When scanning a single network device with multiple IP addresses from a single discovery job, my understanding is the identification phase will recognize these IP addresses are on the same device and will only discover the device using one of its IP addresses.   The others will be ignored during that scan.   And the Management IP of that device will set to the IP used during this discovery.   Is that correct?

The next time the discovery job runs, will discovery continue to use the same Management IP address from before?   Or is it possible it will use any of the IP addresses on that device and update the Management IP?  

Thanks.

4 REPLIES 4

adilrathore
ServiceNow Employee
ServiceNow Employee

Absolutely correct. When we discover a computer with multiple IPs in the same range we stop discovery on the IPs that we find are already associated to the same class CI.



During the identification phase, Discovery at some point realizes that the three IP addresses are actually the same device and simply pick one to finish the Discovery (whatever IP Discovery happens to find first).



ServiceNow KB: Troubleshooting the Identification Phase in Discovery (KB0535238)


Dave Ainsworth
ServiceNow Employee
ServiceNow Employee

Hi Ron,


 


There is no guarantee that the IP address will be set to the management address.
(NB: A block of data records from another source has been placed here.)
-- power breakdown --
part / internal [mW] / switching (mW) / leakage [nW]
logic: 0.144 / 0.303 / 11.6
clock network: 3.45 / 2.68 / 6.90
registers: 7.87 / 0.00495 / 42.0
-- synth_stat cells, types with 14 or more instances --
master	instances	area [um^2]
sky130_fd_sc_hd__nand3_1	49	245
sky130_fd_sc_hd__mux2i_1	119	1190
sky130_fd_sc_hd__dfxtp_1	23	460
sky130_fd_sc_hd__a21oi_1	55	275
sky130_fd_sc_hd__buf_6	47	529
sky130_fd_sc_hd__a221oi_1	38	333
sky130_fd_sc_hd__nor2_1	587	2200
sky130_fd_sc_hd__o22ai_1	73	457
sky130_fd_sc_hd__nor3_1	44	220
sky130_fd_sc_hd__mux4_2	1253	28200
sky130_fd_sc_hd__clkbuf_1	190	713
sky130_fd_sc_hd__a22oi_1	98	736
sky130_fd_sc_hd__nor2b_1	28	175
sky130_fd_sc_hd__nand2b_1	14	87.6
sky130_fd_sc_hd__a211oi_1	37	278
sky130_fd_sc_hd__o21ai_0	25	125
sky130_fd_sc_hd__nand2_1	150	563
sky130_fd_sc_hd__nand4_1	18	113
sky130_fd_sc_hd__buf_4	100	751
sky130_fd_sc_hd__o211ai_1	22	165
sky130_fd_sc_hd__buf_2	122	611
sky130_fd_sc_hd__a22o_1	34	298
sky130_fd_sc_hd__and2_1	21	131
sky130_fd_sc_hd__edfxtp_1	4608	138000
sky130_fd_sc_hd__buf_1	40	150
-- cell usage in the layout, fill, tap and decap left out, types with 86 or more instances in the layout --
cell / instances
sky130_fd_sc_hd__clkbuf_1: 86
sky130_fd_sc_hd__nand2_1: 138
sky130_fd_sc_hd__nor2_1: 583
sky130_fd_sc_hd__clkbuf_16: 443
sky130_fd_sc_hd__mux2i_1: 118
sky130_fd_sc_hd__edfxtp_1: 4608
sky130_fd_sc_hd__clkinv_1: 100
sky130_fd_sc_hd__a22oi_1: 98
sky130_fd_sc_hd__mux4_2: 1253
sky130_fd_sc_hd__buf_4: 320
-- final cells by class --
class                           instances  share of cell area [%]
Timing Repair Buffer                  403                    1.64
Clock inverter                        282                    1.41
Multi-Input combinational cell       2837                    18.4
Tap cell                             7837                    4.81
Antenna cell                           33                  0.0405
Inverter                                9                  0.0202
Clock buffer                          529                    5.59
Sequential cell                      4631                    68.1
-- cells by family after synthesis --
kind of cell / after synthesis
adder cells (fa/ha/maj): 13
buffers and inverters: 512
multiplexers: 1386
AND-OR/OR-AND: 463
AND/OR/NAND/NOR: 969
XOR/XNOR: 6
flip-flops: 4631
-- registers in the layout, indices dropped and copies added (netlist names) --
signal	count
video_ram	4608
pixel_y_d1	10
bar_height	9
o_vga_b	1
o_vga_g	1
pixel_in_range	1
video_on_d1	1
--- design.v ---
module i2s_double_buffer #(
    parameter DATA_WIDTH   = 24,
    parameter BUFFER_DEPTH = 512
) (
    input wire                      clk,
    input wire                      reset,  
    input wire                      i_new_sample_valid,  
    input wire [DATA_WIDTH-1:0]     i_sample_data,       
    input wire [$clog2(BUFFER_DEPTH)-1:0] i_fft_read_addr,  
    output wire [DATA_WIDTH-1:0]    o_fft_data_out,  
    output wire                     o_fft_data_ready     
);
    localparam ADDR_WIDTH = $clog2(BUFFER_DEPTH);
    reg [DATA_WIDTH-1:0] buffer_0 [0:BUFFER_DEPTH-1];
    reg [DATA_WIDTH-1:0] buffer_1 [0:BUFFER_DEPTH-1];
    reg [ADDR_WIDTH-1:0] write_addr;        
    reg                  write_buffer_sel;  
    reg                  read_buffer_sel;   
    reg                  o_fft_data_ready_reg;
    always @(posedge clk) begin
        if (reset) begin
            write_addr           <= 0;
            write_buffer_sel     <= 0;
            read_buffer_sel      <= 1;  
            o_fft_data_ready_reg <= 0;
        end else begin
            o_fft_data_ready_reg <= 0;
            if (i_new_sample_valid) begin
                if (write_buffer_sel == 1'b0) begin
                    buffer_0[write_addr] <= i_sample_data;
                end else begin
                    buffer_1[write_addr] <= i_sample_data;
                end
                if (write_addr == BUFFER_DEPTH - 1) begin
                    write_addr           <= 0;                 
                    write_buffer_sel     <= ~write_buffer_sel; 
                    read_buffer_sel      <= write_buffer_sel;    
                    o_fft_data_ready_reg <= 1'b1;               
                end else begin
                    write_addr <= write_addr + 1;
                end
            end
        end
    end
    assign o_fft_data_out = (read_buffer_sel == 1'b0) ? 
                            buffer_0[i_fft_read_addr] : 
                            buffer_1[i_fft_read_addr];
    assign o_fft_data_ready = o_fft_data_ready_reg;
endmodule
`design/flow/run.sh`:
```
#!/bin/bash
# OpenROAD 26Q1-2900-gdf79404cd8, Yosys 0.63+post, stock flow scripts
make -C /OpenROAD-flow-scripts/flow DESIGN_CONFIG=/design/flow/config.mk WORK_HOME=/design/flow/orfs finish
```
`design/flow/config.mk`:
```
export PLATFORM = sky130hd
export DESIGN_NAME = barrel_shifter
export DESIGN_NICKNAME = barrel_shifter
export VERILOG_FILES = /design/flow/design.v
export SDC_FILE = /design/flow/constraint.sdc
export NUM_CORES = 4
export LEC_CHECK = 1
export CORE_UTILIZATION = 30
```
`design/flow/constraint.sdc`:
```
current_design barrel_shifter

set clk_period 4.6
set clk_io_pct 0.2

create_clock -name clk0 -period $clk_period

set non_clock_inputs [all_inputs -no_clocks]
set_input_delay [expr $clk_period * $clk_io_pct] -clock clk0 $non_clock_inputs
set_output_delay [expr $clk_period * $clk_io_pct] -clock clk0 [all_outputs]
```
`design/flow/design.v`:
```
module barrel_shifter(
  data_port,
  shamnt,
  mode,
  result
);
  input  wire mode;
  input  wire[31:0] data_port;
  input  wire[4:0] shamnt;
  output wire[31:0] result;
  assign result = (mode) ? data_port >> shamnt : data_port << shamnt;
endmodule
```
==> impl_metrics.yaml <==
# synthesis and place-and-route metrics
run_status:
  outcome: "finished clean"
grt:
  grt_usage: 0.296
  grt.overflow.total: 0
  grt_pass1_wl_mm: 28.5
  grt_max_degree: 37
  antenna_found_initial: 0
  grt_pass1_vias: 4579
critical_path:
  path_cells: "clkdlybuf4s50_1, mux2i_1, o21a_1, a222oi_1, buf_4, o2bb2ai_1, a221o_1, clkdlybuf4s50_1"
  crit_path_max_fanout: 7
  startpoint_type: "input pin"
  worstSetupPathType: "input pin to output pin"
  endpoint_kind: "output pin"
  critical_path.top_delay_family: "buffers and inverters"
  crit_top_cell: "clkdlybuf4s50_1"
  cp_slowest_cell: "clkdlybuf4s50_1"
  slowest_delay_ps: 670
  crit_buf_inv: 3
  crit_required_ps: 3680
  critical_path_arrival_ps: 3480
place:
  post_dp_cell_area_um2: 4780
  dp_slack_ps: 266
  hpwl_mm: 14.9
  gp_congestion: 1.02
  io_buffers: 70
floorplan:
  num_rows: 40
  io_pins: 70
  core-area_um2: 12200
  dieArea_um2: 13100
  fp.dieH_um: 114
  die_w_um: 114
  initCoreUtil: 0.312
sta:
  slew_headroom: 0.485
  worstMarginPinSlew_ps: 772
  period_used_share: 0.956
  fin_crit_ps: 4400
  hold_viol_final: 0
  setup_ws_ps: 201
  fmax_ghz: 0.227
  rsz0062_at_grt: "no"
  finalSetupViolations: 0
  fin_tns_setup_ps: 0
  fin_hold_ws_ps: 2780
  drv_slew: 0
synthesis:
  yosysWarningCount: 0
  synth_area_per_cell_um2: 7.63
  synth_cell_types: 64
  postSynthCellCount: 497
  seq_area_frac_synth: 0
  synth_area_um2: 3790
  ys_area_um2: 3790
  ys_cells: 497
min_path:
  min_path_type: "input pin to output pin"
layout:
  nClkBuffers: 0
  seq_cells: 0
  seq_area_um2: 0
  final_area_um2: 4780
  mi_logic_area_um2: 3480
  area_growth_pct: 26.2
  drive_above_1_share: 0.204
  fillers: 1248
detailed_routing:
  wl_per_cell_um: 26.2
  dr.pass1.iters: 8
  dr.first_iter.drc_count: 560
  wirelength_mm: 19.1
  drc: 0
  vias_per_cell: 6.75
  insertedDiodeCount: 0
  ant_nets: 0
  vias: 4917
job:
  drv_cap: 0
  warnings: 32
power_and_ir_drop:
  power_leakage_nw: 1.75
  total_power_mw: 0.613
  irDropWorstVdd_mv: 0.0597
  p_per_area_nw_per_um2: 128
clock_tree:
  cts-resized-gates: 0
  post_cts_buffers: 0
  cts.hold.buffers_added: 0
## cell families (layout without fill, tap and decap cells)
group / count (synthesis) / after routing / share of synthesized area
AOI/OAI and AO/OA: 165 / 165 / 0.323
buffers and inverters: 56 / 119 / 0.0809
muxes: 116 / 116 / 0.403
and+or+nand+nor: 160 / 160 / 0.192
## per-layer routing
metal	wire (um)	track usage	vias up
met5	0	0	-
met4	943	0.113	0
met3	2380	0.0798	80
met2	8250	0.447	376
met1	7520	0.408	2333
li1	-	-	2128
## layout make-up
type,count,area share
Multi-Input combinational cell,441,0.728
Timing Repair Buffer,115,0.224
Tap cell,168,0.0440
Inverter,4,0.00314
## power by group
group | internal [mW] | total [mW] | switching (mW) | leakage [nW]
registers | 0 | 0 | 0 | 0
logic | 0.278 | 0.613 | 0.335 | 1.75
clock network | 0 | 0 | 0 | 0
total | 0.278 | 0.613 | 0.335 | 1.75
## placed cells by master, fill, tap and decap left out, types with 3 or more instances in the layout
cell and n:
a211o_1 3, a211oi_1 12, a21oi_1 19, a221o_1 6, a221oi_1 7, a22oi_1 6
a31oi_1 7, a32oi_1 3, and3_1 3, buf_12 4, buf_4 43, clkdlybuf4s50_1 66
inv_1 3, mux2_1 4, mux2_2 32, mux2i_1 53, mux4_2 25, nand2_1 46
nand2b_1 8, nand3_1 17, nand3b_1 4, nor2_1 56, nor2b_1 6, nor3_1 3
nor4_1 4, o2111ai_1 5, o211ai_1 23, o21ai_0 9, o221ai_1 7, o22ai_1 23
o32ai_1 10, or2_2 3, or3_1 3
## Yosys cell counts (3+ instances only)
master / n / area (um^2)
o2111ai_1: 5 / 43.8
buf_2: 11 / 55.1
a211oi_1: 12 / 90.1
a22oi_1: 6 / 45.0
buf_6: 7 / 78.8
a32oi_1: 3 / 26.3
o22ai_1: 23 / 144
nor3_1: 3 / 15.0
inv_1: 3 / 11.3
a21oi_1: 19 / 95.1
o21ai_0: 9 / 45.0
nand3b_1: 4 / 30.0
mux2i_1: 53 / 531
a221oi_1: 7 / 61.3
or2_2: 3 / 18.8
buf_1: 4 / 15.0
and3_1: 3 / 18.8
mux4_2: 25 / 563
nor2b_1: 6 / 37.5
buf_4: 7 / 52.6
mux2_1: 4 / 45.0
o221ai_1: 7 / 61.3
nand2b_1: 8 / 50.1
mux2_2: 32 / 360
o32ai_1: 10 / 87.6
a221o_1: 6 / 60.1
a31oi_1: 7 / 43.8
nand3_1: 17 / 85.1
or3_1: 3 / 18.8
nor2_1: 56 / 210
a211o_1: 3 / 26.3
nand2_1: 46 / 173
nor4_1: 4 / 25.0
o211ai_1: 23 / 173
clkbuf_1: 22 / 82.6
## through the flow
step	utilization	std cells
after floorplan	-	497
after global placement	0.393	728
after detailed placement	0.393	728
after CTS	0.393	728
after global routing	0.393	728
final	0.393	728
## worst paths after layout
kind	from	end	slack [ps]	cells after the start
max	data_port[31]	result[21]	200	8
min	shamnt[3]	result[20]	2780	3
No activity file was given, so power comes from the tool's default toggle rates.
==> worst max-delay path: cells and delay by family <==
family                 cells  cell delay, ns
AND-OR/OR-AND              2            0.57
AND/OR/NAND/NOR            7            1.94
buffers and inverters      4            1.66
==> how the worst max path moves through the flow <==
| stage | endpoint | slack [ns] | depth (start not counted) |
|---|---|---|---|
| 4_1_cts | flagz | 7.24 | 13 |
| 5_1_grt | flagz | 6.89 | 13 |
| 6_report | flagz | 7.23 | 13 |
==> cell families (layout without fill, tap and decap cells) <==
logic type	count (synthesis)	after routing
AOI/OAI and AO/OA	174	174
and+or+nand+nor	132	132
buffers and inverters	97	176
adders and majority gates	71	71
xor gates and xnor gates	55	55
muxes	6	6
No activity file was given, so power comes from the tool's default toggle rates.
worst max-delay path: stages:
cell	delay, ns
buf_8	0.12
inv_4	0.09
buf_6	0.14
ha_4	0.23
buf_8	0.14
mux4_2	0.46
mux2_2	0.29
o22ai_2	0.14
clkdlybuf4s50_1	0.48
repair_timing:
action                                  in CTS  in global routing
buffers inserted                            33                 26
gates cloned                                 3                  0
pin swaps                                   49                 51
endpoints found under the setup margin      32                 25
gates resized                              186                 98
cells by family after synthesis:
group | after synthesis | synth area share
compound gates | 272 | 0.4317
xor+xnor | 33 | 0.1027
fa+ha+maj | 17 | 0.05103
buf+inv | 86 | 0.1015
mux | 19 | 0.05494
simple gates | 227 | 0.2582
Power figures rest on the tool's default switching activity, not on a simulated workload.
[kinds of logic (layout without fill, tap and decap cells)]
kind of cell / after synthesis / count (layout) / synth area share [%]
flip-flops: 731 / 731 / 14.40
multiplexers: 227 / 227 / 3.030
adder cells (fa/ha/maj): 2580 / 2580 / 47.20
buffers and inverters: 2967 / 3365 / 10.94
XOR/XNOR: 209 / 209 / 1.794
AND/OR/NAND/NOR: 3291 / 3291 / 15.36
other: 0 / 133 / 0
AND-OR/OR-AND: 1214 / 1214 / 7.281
It will simply be one of the IP addresses. One of the reasons for this is that sometimes there is often no way for discovery to know what the management address is. There is some information about how the IP address is chosen here:



Control IP address selection



As Adil mentions, discovery will stop at the identification stage so the other IPs will not be totally ignored because identification still needs to happen and so it will reach the identification stage on the discovery, mark the IP as 'Identified, ignored extra IP' and then not continue with exploration.



The next time, exactly the same behaviour will occur, i.e. it will scan all IP addresses it has been told to do in the schedule. The first IP that it successfully identifies on (could be different IP to the previous scan) will go to the exploration phase and the others will stop after identification.



Regards,




Dave


Hi Dave.



So how about when a single network device reachable on 2 different IP ranges has 2 discovery jobs running at the same time?   For example, imagine servers are on both IP ranges below, and the single network device is reachable via 10.0.0.1 and 10.1.0.1.



10.0.0.0/24


10.1.0.0/24



If 2 separate discovery jobs are running at the same time, one job for each IP range above, will only 1 IP be selected between both jobs to scan the network device?   Or since each job is running independently, will the network device be scanned twice?



Thanks,


Ron


The explanations given above are true for a single discovery schedule. So the network device will be scanned twice since the two discoveries are independent of each other.